• [EXERCISE] Set down exactly the lines below, starting at the one that contains "max-delay path, stage" and ending at the one that contains "275 | 0.0460 |", with both of those lines included and nothing else.

• [GIVEN DATA]
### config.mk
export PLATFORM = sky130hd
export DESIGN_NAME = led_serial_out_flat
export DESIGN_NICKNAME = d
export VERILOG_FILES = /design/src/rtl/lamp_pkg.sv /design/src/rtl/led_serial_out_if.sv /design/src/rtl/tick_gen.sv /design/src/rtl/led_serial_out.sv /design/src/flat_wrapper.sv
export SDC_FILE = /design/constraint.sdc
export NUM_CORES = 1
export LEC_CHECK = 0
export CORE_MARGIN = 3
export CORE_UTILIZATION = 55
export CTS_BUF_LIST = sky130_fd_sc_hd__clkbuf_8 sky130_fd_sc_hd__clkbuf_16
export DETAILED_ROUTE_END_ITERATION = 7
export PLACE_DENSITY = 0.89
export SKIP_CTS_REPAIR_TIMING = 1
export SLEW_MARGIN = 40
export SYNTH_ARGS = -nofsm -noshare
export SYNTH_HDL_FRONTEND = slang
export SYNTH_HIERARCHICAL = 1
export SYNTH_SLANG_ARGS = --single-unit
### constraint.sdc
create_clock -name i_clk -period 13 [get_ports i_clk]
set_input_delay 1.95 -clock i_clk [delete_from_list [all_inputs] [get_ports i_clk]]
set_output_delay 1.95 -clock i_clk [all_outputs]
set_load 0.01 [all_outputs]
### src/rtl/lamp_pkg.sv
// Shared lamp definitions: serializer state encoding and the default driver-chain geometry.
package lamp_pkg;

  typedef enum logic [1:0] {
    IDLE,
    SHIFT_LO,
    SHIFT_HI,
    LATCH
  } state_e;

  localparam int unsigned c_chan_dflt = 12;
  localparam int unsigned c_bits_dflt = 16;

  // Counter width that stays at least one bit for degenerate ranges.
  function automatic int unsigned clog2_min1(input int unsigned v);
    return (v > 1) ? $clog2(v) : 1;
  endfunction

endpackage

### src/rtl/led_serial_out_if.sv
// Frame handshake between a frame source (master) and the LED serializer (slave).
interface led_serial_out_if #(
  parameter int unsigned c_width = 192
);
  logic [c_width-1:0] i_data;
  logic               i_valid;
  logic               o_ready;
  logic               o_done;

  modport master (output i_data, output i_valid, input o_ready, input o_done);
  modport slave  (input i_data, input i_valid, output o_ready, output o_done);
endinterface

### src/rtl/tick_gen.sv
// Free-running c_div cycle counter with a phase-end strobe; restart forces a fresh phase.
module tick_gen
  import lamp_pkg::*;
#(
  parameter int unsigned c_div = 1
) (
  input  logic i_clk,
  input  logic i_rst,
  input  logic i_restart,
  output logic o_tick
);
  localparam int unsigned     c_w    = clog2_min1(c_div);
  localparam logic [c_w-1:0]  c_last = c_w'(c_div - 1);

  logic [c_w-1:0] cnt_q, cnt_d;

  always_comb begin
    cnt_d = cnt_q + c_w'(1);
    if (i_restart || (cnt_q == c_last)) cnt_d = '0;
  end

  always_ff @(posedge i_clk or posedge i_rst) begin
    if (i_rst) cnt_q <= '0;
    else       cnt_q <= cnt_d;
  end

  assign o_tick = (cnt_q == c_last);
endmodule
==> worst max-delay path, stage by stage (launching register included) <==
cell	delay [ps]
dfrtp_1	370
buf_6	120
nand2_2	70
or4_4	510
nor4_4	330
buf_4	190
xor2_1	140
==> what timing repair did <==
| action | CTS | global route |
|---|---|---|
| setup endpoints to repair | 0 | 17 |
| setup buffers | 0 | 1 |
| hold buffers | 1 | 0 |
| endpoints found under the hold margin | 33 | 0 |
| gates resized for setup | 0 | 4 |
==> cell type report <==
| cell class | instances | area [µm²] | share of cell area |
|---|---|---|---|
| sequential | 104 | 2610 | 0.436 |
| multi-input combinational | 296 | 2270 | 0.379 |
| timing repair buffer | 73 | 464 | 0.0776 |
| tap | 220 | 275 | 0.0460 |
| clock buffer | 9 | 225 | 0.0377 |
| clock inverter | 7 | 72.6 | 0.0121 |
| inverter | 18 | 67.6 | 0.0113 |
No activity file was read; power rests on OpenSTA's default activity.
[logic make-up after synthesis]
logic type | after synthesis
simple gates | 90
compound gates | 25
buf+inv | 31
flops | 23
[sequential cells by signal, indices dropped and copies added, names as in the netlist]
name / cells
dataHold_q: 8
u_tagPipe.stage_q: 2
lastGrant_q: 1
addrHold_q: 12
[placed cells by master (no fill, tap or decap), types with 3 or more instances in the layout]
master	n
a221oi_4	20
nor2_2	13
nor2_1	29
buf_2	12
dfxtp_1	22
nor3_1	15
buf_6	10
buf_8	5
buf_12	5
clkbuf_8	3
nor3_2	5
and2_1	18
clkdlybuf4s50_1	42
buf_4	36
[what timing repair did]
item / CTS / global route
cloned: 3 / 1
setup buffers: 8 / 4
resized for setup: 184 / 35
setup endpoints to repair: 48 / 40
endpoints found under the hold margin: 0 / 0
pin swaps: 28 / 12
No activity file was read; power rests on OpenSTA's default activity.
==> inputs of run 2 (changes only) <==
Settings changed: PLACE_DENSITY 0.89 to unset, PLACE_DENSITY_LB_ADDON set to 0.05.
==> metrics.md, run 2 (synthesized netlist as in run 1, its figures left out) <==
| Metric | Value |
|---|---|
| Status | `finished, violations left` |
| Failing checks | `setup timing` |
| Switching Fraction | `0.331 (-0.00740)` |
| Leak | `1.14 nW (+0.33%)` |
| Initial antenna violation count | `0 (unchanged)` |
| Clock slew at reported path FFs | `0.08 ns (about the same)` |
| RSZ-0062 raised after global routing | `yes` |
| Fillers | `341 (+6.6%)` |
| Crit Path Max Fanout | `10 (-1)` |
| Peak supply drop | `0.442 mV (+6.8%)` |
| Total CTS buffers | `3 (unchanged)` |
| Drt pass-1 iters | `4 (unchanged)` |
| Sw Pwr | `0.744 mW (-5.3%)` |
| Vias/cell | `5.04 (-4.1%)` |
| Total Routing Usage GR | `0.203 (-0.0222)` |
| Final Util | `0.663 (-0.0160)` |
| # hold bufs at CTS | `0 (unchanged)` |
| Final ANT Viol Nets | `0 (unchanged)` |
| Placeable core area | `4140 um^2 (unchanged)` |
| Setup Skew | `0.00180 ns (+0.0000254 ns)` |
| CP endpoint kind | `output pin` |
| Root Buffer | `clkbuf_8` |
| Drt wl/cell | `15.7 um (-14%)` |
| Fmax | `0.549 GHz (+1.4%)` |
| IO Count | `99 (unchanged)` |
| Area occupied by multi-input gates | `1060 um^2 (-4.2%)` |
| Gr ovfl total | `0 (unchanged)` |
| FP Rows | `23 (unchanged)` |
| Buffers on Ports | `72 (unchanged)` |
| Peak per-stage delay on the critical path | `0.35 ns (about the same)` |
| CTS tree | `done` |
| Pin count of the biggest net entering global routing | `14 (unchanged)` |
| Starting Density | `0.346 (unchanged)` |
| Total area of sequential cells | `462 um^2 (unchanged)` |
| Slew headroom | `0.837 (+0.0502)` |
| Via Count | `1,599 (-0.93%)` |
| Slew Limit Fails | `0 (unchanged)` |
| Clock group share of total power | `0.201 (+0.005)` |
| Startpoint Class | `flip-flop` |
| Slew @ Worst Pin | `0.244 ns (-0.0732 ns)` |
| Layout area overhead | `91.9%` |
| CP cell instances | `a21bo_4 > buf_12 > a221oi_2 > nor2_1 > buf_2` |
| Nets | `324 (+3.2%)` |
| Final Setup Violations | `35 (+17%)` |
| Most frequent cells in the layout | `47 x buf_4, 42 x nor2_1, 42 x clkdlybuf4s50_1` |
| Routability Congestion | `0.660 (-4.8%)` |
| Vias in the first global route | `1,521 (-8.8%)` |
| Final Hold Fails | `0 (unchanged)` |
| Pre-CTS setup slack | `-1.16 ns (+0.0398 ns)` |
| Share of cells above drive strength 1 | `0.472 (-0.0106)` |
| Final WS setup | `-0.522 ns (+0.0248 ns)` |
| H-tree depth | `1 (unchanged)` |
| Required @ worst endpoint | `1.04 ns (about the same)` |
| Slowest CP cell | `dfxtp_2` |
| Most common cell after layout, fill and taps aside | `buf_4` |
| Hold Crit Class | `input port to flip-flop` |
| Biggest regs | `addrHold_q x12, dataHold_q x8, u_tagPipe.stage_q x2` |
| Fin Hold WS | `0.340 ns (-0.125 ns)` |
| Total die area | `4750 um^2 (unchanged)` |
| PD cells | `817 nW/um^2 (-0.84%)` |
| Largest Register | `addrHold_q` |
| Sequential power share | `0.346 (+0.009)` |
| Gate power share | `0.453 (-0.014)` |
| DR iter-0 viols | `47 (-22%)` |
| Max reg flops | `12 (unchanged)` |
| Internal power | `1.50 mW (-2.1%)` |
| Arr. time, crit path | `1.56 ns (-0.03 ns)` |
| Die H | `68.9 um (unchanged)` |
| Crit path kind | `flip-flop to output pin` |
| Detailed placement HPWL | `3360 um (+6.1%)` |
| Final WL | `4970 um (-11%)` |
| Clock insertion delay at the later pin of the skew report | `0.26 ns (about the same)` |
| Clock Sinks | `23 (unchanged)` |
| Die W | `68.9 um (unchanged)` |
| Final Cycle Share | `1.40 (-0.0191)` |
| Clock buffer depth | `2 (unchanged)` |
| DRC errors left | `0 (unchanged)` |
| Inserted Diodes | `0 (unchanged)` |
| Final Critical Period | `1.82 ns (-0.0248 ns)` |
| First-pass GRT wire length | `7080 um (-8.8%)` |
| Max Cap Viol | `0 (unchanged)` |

• [WRITTEN RESPONSE]
==> worst max-delay path, stage by stage (launching register included) <==
cell	delay [ps]
dfrtp_1	370
buf_6	120
nand2_2	70
or4_4	510
nor4_4	330
buf_4	190
xor2_1	140
==> what timing repair did <==
| action | CTS | global route |
|---|---|---|
| setup endpoints to repair | 0 | 17 |
| setup buffers | 0 | 1 |
| hold buffers | 1 | 0 |
| endpoints found under the hold margin | 33 | 0 |
| gates resized for setup | 0 | 4 |
==> cell type report <==
| cell class | instances | area [µm²] | share of cell area |
|---|---|---|---|
| sequential | 104 | 2610 | 0.436 |
| multi-input combinational | 296 | 2270 | 0.379 |
| timing repair buffer | 73 | 464 | 0.0776 |
| tap | 220 | 275 | 0.0460 |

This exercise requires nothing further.